488 Madison Avenue is in the Midtown Manhattan neighborhood of New York City. The L-shaped land lot is bounded by Madison Avenue to the east, 52nd Street to the north, and 51st Street to the south. The land lot covers approximately 21,600 ft2, with a frontage of 75 ft on 52nd Street, 200 ft on Madison Avenue, and 140 ft on 51st Street. The Olympic Tower, Cartier Building, and 647 Fifth Avenue are on the same block to the west, and 11 East 51st Street abuts 488 Madison Avenue along 51st Street. Other nearby buildings include St.
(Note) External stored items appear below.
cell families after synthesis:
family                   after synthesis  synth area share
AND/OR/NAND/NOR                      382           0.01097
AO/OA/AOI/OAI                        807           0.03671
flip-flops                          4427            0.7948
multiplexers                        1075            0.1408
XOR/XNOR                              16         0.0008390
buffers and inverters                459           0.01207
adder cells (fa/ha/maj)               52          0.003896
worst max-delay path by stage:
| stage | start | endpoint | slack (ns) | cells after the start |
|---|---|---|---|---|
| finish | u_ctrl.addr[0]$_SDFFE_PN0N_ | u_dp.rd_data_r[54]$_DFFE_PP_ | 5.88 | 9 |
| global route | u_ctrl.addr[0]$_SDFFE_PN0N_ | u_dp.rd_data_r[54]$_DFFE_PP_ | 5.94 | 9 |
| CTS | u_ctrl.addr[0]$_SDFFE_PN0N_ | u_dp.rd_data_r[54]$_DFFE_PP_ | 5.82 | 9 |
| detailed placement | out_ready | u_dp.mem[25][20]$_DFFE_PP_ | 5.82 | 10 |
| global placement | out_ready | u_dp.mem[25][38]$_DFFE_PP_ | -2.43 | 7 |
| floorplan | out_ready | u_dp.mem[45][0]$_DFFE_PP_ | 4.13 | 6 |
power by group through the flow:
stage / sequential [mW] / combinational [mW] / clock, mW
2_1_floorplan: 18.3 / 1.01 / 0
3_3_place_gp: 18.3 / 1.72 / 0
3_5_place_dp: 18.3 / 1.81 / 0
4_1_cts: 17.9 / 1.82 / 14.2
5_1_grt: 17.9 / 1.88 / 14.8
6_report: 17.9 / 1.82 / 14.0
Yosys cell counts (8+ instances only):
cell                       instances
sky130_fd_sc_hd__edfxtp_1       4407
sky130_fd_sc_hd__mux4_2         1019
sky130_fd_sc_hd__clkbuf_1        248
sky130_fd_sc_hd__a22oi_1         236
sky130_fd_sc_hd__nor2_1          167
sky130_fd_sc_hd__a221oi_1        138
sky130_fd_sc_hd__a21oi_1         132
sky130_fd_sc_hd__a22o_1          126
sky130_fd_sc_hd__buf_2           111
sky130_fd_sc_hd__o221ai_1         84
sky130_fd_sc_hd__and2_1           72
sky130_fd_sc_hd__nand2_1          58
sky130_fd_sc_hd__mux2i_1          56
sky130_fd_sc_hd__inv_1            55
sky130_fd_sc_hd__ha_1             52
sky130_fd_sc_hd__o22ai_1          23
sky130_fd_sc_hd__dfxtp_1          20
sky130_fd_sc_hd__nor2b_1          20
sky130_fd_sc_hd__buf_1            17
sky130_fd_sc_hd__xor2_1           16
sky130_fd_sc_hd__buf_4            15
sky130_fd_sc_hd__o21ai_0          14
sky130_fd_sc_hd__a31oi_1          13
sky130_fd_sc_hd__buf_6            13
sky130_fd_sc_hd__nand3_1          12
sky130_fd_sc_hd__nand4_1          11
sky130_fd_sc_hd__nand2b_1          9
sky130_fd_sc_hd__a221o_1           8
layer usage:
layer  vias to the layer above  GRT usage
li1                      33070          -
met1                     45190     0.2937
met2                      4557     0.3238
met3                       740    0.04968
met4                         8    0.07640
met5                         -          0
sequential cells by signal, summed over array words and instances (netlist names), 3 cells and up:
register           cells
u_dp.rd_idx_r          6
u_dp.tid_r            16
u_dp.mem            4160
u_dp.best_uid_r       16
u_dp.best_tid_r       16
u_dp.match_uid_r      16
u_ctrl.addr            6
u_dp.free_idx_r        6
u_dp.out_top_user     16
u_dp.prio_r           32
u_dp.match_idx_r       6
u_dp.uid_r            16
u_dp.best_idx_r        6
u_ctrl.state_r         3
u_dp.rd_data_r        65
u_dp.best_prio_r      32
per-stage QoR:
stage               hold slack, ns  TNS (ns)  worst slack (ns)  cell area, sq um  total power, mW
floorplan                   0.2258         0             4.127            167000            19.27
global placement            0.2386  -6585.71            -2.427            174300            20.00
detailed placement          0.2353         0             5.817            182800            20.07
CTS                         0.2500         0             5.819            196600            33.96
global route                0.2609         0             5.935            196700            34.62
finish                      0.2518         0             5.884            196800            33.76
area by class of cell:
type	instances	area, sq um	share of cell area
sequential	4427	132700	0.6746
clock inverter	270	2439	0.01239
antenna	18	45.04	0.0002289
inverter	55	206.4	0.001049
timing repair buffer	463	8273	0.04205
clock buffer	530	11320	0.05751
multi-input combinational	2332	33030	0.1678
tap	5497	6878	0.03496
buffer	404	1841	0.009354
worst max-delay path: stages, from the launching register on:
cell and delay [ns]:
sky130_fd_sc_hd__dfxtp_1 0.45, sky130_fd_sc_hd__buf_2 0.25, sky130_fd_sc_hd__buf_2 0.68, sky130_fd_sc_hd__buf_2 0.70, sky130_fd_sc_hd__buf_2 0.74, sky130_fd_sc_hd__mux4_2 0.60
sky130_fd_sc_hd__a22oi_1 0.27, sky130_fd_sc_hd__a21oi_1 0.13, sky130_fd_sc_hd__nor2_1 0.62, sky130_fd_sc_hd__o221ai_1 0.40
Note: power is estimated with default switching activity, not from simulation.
`src/hw/rtl/rxs_ram.sv`:
```
`default_nettype none

module rxs_ram #(
  parameter int WIDTH = 32,
  parameter int DEPTH = 8
) (
  input  logic                     clk,
  input  logic                     we,
  input  logic [$clog2(DEPTH)-1:0] waddr,
  input  logic [WIDTH-1:0]         wdata,
  input  logic [$clog2(DEPTH)-1:0] raddr,
  output logic [WIDTH-1:0]         rdata
);

  logic [WIDTH-1:0] mem [DEPTH];

  always_ff @(posedge clk) begin
    if (we) begin
      mem[waddr] <= wdata;
    end
    rdata <= mem[raddr];
  end

endmodule

`default_nettype wire

```
[src/hw/rtl/rxs_pkg.sv]
`default_nettype none

package rxs_pkg;

  localparam int MEM_DEPTH_DEF = 1024;
  localparam int PC_WIDTH_DEF  = 16;
  localparam int NUM_REGS      = 8;
  localparam int OUT_Q_DEPTH   = 4;

  localparam logic [2:0] LINK_REG = 3'd7;

  typedef enum logic [3:0] {
    OP_ADD = 4'd0,
    OP_SUB = 4'd1,
    OP_LSF = 4'd2,
    OP_RSF = 4'd3,
    OP_AND = 4'd4,
    OP_OR  = 4'd5,
    OP_XOR = 4'd6,
    OP_LHI = 4'd7,
    OP_LD  = 4'd8,
    OP_ST  = 4'd9,
    OP_JLT = 4'd10,
    OP_JLE = 4'd11,
    OP_JEQ = 4'd12,
    OP_JNE = 4'd13,
    OP_JIN = 4'd14,
    OP_HLT = 4'd15
  } rxs_op_t;

  typedef struct packed {
    logic [3:0]         req_type;
    logic [2:0]         dest_reg;
    logic [2:0]         src0_reg;
    logic [2:0]         src1_reg;
    logic signed [15:0] immediate;
    logic [15:0]        current_pc;
  } rxs_in_t;

  typedef struct packed {
    logic [15:0]        next_pc;
    logic               jump_taken;
    logic               halted;
    logic               reg_write;
    logic [2:0]         write_index;
    logic signed [31:0] write_value;
  } rxs_out_t;

  // what the execute stage hands to the write-back stage
  typedef struct packed {
    logic        wr;
    logic [2:0]  widx;
    logic [31:0] wval;
    logic        is_ld;
    logic        ld_oob;
    logic [15:0] next_pc;
    logic        taken;
    logic        halt;
  } rxs_wb_t;

endpackage

`default_nettype wire

[src/hw/rtl/rxs_out_fifo.sv]
`default_nettype none

module rxs_out_fifo import rxs_pkg::*; #(
  parameter int DEPTH = OUT_Q_DEPTH
) (
  input  logic                       clk,
  input  logic                       rst_n,
  input  logic                       push,
  input  rxs_out_t                   push_data,
  output logic                       out_valid,
  input  logic                       out_ready,
  output rxs_out_t                   out_data,
  output logic [$clog2(DEPTH+1)-1:0] count
);

  localparam int PW = $clog2(DEPTH);
  localparam int CW = $clog2(DEPTH + 1);

  rxs_out_t        slot [DEPTH];
  logic [PW-1:0]   wr_ptr_r, rd_ptr_r;
  logic [CW-1:0]   count_r;
  logic            pop;

  assign out_valid = (count_r != '0);
  assign out_data  = slot[rd_ptr_r];
  assign pop       = out_valid && out_ready;
  assign count     = count_r;

  always_ff @(posedge clk) begin
    if (push) begin
      slot[wr_ptr_r] <= push_data;
    end
  end

  always_ff @(posedge clk) begin
    if (!rst_n) begin
      wr_ptr_r <= '0;
      rd_ptr_r <= '0;
      count_r  <= '0;
    end else begin
      if (push) begin
        wr_ptr_r <= (wr_ptr_r == PW'(DEPTH - 1)) ? '0 : wr_ptr_r + PW'(1);
      end
      if (pop) begin
        rd_ptr_r <= (rd_ptr_r == PW'(DEPTH - 1)) ? '0 : rd_ptr_r + PW'(1);
      end
      if (push && !pop) begin
        count_r <= count_r + CW'(1);
      end else if (pop && !push) begin
        count_r <= count_r - CW'(1);
      end
    end
  end

endmodule

`default_nettype wire

[config.mk]
export PLATFORM = sky130hd
export DESIGN_NAME = rxs_out_fifo
export DESIGN_NICKNAME = d
export VERILOG_FILES = /design/src/hw/rtl/rxs_pkg.sv /design/src/hw/rtl/rxs_out_fifo.sv
export SDC_FILE = /design/constraint.sdc
export NUM_CORES = 1
export LEC_CHECK = 0
export BUFFER_PORTS_ARGS = -buffer_cell sky130_fd_sc_hd__buf_4
export CAP_MARGIN = 0
export CORE_ASPECT_RATIO = 1.1
export CORE_UTILIZATION = 50
export CTS_CLUSTER_SIZE = 10
export DETAILED_ROUTE_END_ITERATION = 10
export GPL_TIMING_DRIVEN = 0
export PLACE_DENSITY_LB_ADDON = 0.3
export SETUP_SLACK_MARGIN = 0.05
export SLEW_MARGIN = 20
export SYNTH_ARGS = -nofsm -noshare
export SYNTH_HDL_FRONTEND = slang
export SYNTH_SLANG_ARGS = --single-unit
[constraint.sdc]
create_clock -name clk -period 3 [get_ports clk]
set_input_delay 0.15 -clock clk [delete_from_list [all_inputs] [get_ports clk]]
set_output_delay 0.15 -clock clk [all_outputs]
set_load 0.005 [all_outputs]
==> flow_summary.yaml <==
yosys:
  synthXorXnorAreaFrac_pct: 0.211
  syn_area_per_cell_um2: 25.4
  synth_seq_cells: 225
  netlist_area_um2: 8310
  synthCells: 327
  synth_top_family_by_area: "multiplexers"
  synth_compound_area_share_pct: 0.361
  yosysWarnings: 0
  synth_fp_nets: 392
  synthAdderAreaFrac_pct: 1.14
  synth.mux.area_fraction_pct: 15.2
  synth_simple_gate_area_share_pct: 1.05
  synth-seq-area-share_pct: 80.2
  synth_cell_type_count: 23
clock_network:
  cts_sinks: 225
  cts_buffers: 26
  cts_tree: "done"
  clock_latency_ps: 510
  path_clk_slew_ps: 60
  cts_max_level: 1
  clockBufferDepth: 3
  postCtsSetupRepairBufs: 0
  root_buffer: "clkbuf_16"
grt:
  grt_pass1_wl_um: 23000
  grt_usage_pct: 17.7
  antenna_found_initial: 1
  grt_max_degree: 31
  grt.overflow.total: 0
  grt_pass1_vias: 4406
route:
  first_pass_iters: 7
  vias: 3954
  vias_per_cell: 5.24
  drt_iter0_markers: 167
  detail-route-antenna-nets: 0
  drcViolationCount: 14
  wire_per_inst_um: 19.4
  totalWireLength_um: 14700
placed_design:
  port_buffers: 115
  hpwlAfterDp_um: 8580
  dpl_worst_slack_ps: 548
  gp_congestion: 0.685
pwr:
  p_per_area_nw_per_um2: 757
  ir_drop_mv: 0.632
  leakage_nw: 3.76
cells_and_area:
  num-fill-cells: 1067
  multiInputGateArea_um2: 1500
  seq_area_um2: 6670
  drive_gt1_share_pct: 38.7
  fin_util_pct: 66.5
  syn2layout_area_growth_pct: 30.5
  mostFrequentLayoutCells: "edfxtp_1, buf_4, dlygate4sd3_1, mux4_2, clkbuf_16"
  final_common_cell: "edfxtp_1"
  nets: 596
run_status:
  status: "complete, but fails checks"
  violations: "design-rule violations"
timing:
  fmax_mhz: 407
  skew_ps: 10.1
  relSlewSlack_pct: 58.8
  min_period_over_period_pct: 81.8
  rsz0062_at_grt: "no"
  setup_slack_ps: 545
  tightest_slew_ps: 613
  setup_viol: 0
  hold_violations: 0
  drv_slew: 0
  min_period_ps: 2460
worst_setup_path:
  crit_buf_inv: 1
  crit_slowest_cell: "o31ai_1"
  critPathKind: "register to register"
  critPathMaxFanout: 5
  start_kind: "register"
  max_stage_delay_ps: 570
  arrival_ps: 2870
  end_kind: "register"
  critPathRequiredTime_ps: 3420
  crit_family: "compound AO/OA/AOI/OAI gates"
  worstPathCellList: "o31ai_1 > ha_1 > inv_1 > fa_1 > xor2_1 > or3_1 > a21boi_0"
floorplan:
  die_w_um: 125
  initial_utilization_pct: 51.0
  die_height_um: 137
  core-area_um2: 16300
  ios: 116
  die_area_um2: 17100
  rows: 49
min_path:
  hp-class: "input pin to register"
flow_run:
  cap_violations: 0
[final timing paths]
kind | start | endpoint | slack, ps | cells after the start
min reg2reg | rd_ptr_r[0]$_SDFFE_PN0P_ | register | 540 | 2
min | out_ready | register | 110 | 3
max reg2reg | count[0]$_SDFFE_PN0P_ | count[2]$_SDFFE_PN0P_ | 540 | 7
max | count[0]$_SDFFE_PN0P_ | count[2]$_SDFFE_PN0P_ | 540 | 7
[worst min-delay path: cells and delay by family]
family / cells / cell delay [ps]
buffers and inverters: 1 / 110
AOI/OAI and AO/OA: 2 / 290
[power breakdown]
group          total [mW]  leakage [nW]  switching (mW)  internal (mW)
Clock                2.76         0.359            1.10           1.66
Sequential           3.68          2.06          0.0603           3.62
Combinational        1.77          1.34           0.691           1.08
Total                8.21          3.76            1.85           6.36
[final cells by class]
type	instances	area share (%)
Antenna cell	1	0.0231
Buffer	12	1.30
Clock buffer	46	6.89
Clock inverter	1	0.0462
Inverter	3	0.104
Multi-Input combinational cell	87	13.8
Sequential cell	225	61.5
Tap cell	204	2.35
Timing Repair Buffer	176	14.0
[cell usage after synthesis]
cell type / count / area (µm²)
edfxtp_1: 216 / 6490
mux4_2: 50 / 1130
dfxtp_1: 9 / 180
ha_1: 6 / 75.1
and2_1: 5 / 31.3
buf_12: 5 / 100
buf_2: 5 / 25.0
mux4_1: 4 / 105
inv_1: 3 / 11.3
mux2i_1: 3 / 30.0
nor2b_1: 3 / 18.8
o21ai_0: 3 / 15.0
nand2_1: 2 / 7.51
nand3_1: 2 / 10.0
nor2_1: 2 / 7.51
or3_1: 2 / 12.5
a21boi_0: 1 / 7.51
buf_6: 1 / 11.3
clkbuf_2: 1 / 5.00
fa_1: 1 / 20.0
o31ai_1: 1 / 7.51
xnor2_1: 1 / 8.76
xor2_1: 1 / 8.76
[timing repair]
item	CTS	global route
hold endpoints to repair	225	0
resized for setup	0	0
hold buffers	57	0
[per-stage QoR]
stage               total power, mW  instances  setup TNS, ps  hold slack (ps)  area, µm²
global placement               5.44        646         -53240              349       9430
detailed placement             5.48        650              0              353       9520
finish                         8.21        755              0              107      10800
floorplan                      4.74        327              0              249       8310
CTS                            8.31        754              0             91.2      10800
global route                   8.56        755              0              169      10800
[sequential cells by signal, indices dropped and copies added (netlist names), named ones only]
register	cells
wr_ptr_r	2
count	3
slot	216
rd_ptr_r	2
[per-layer routing]
layer | global-route usage, % | vias to the layer above | share of wire (%)
met5 | 0 | - | 0
met4 | 5.08 | 0 | 1.2
met3 | 3.42 | 20 | 4.8
met2 | 30.9 | 111 | 53
met1 | 22.8 | 2015 | 41
li1 | - | 1808 | -
[logic make-up after synthesis]
group,Yosys count
XOR/XNOR,2
flip-flops,225
AO/OA/AOI/OAI,5
buffers and inverters,15
adder cells (fa/ha/maj),7
multiplexers,57
AND/OR/NAND/NOR,16
(Power assumes the default switching activity.)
Patrick's Cathedral to the south, Villard Houses and the Lotte New York Palace Hotel to the southeast, the CBS Studio Building to the northeast, and Omni Berkshire Place and 12 East 53rd Street to the north.

In the 19th century, the site of 488 Madison Avenue was owned by the Roman Catholic Archdiocese of New York, which used the site for the Roman Catholic Asylum. The Archdiocese of New York built a boys' trade school on the site in 1893. The school was housed in a four-story red brick building with turrets, as well as a main entrance with three doors. The asylum sold off much of its land in 1902, and the trade school building became the Cathedral College, which opened the following year. The college moved from the site in 1942. The surrounding stretch of Madison Avenue was largely residential until World War II, when commercial structures were constructed on the avenue.

==Architecture==
488 Madison Avenue, originally the Look Building, was designed by Emery Roth & Sons in the International Style and constructed by Uris Brothers between 1948 and 1950. The two firms were extremely closely associated and collaborated on many projects in the mid-20th century, and Emery Roth & Sons were particularly responsible for designing many of the modernist structures on Madison Avenue after World War II. The contractors included steel supplier Harris Structural Steel Corporation and electrical engineer Henry Oehrig. Some elements of the design date from 1997, when Hardy Holzman Pfeiffer Associates renovated the exterior.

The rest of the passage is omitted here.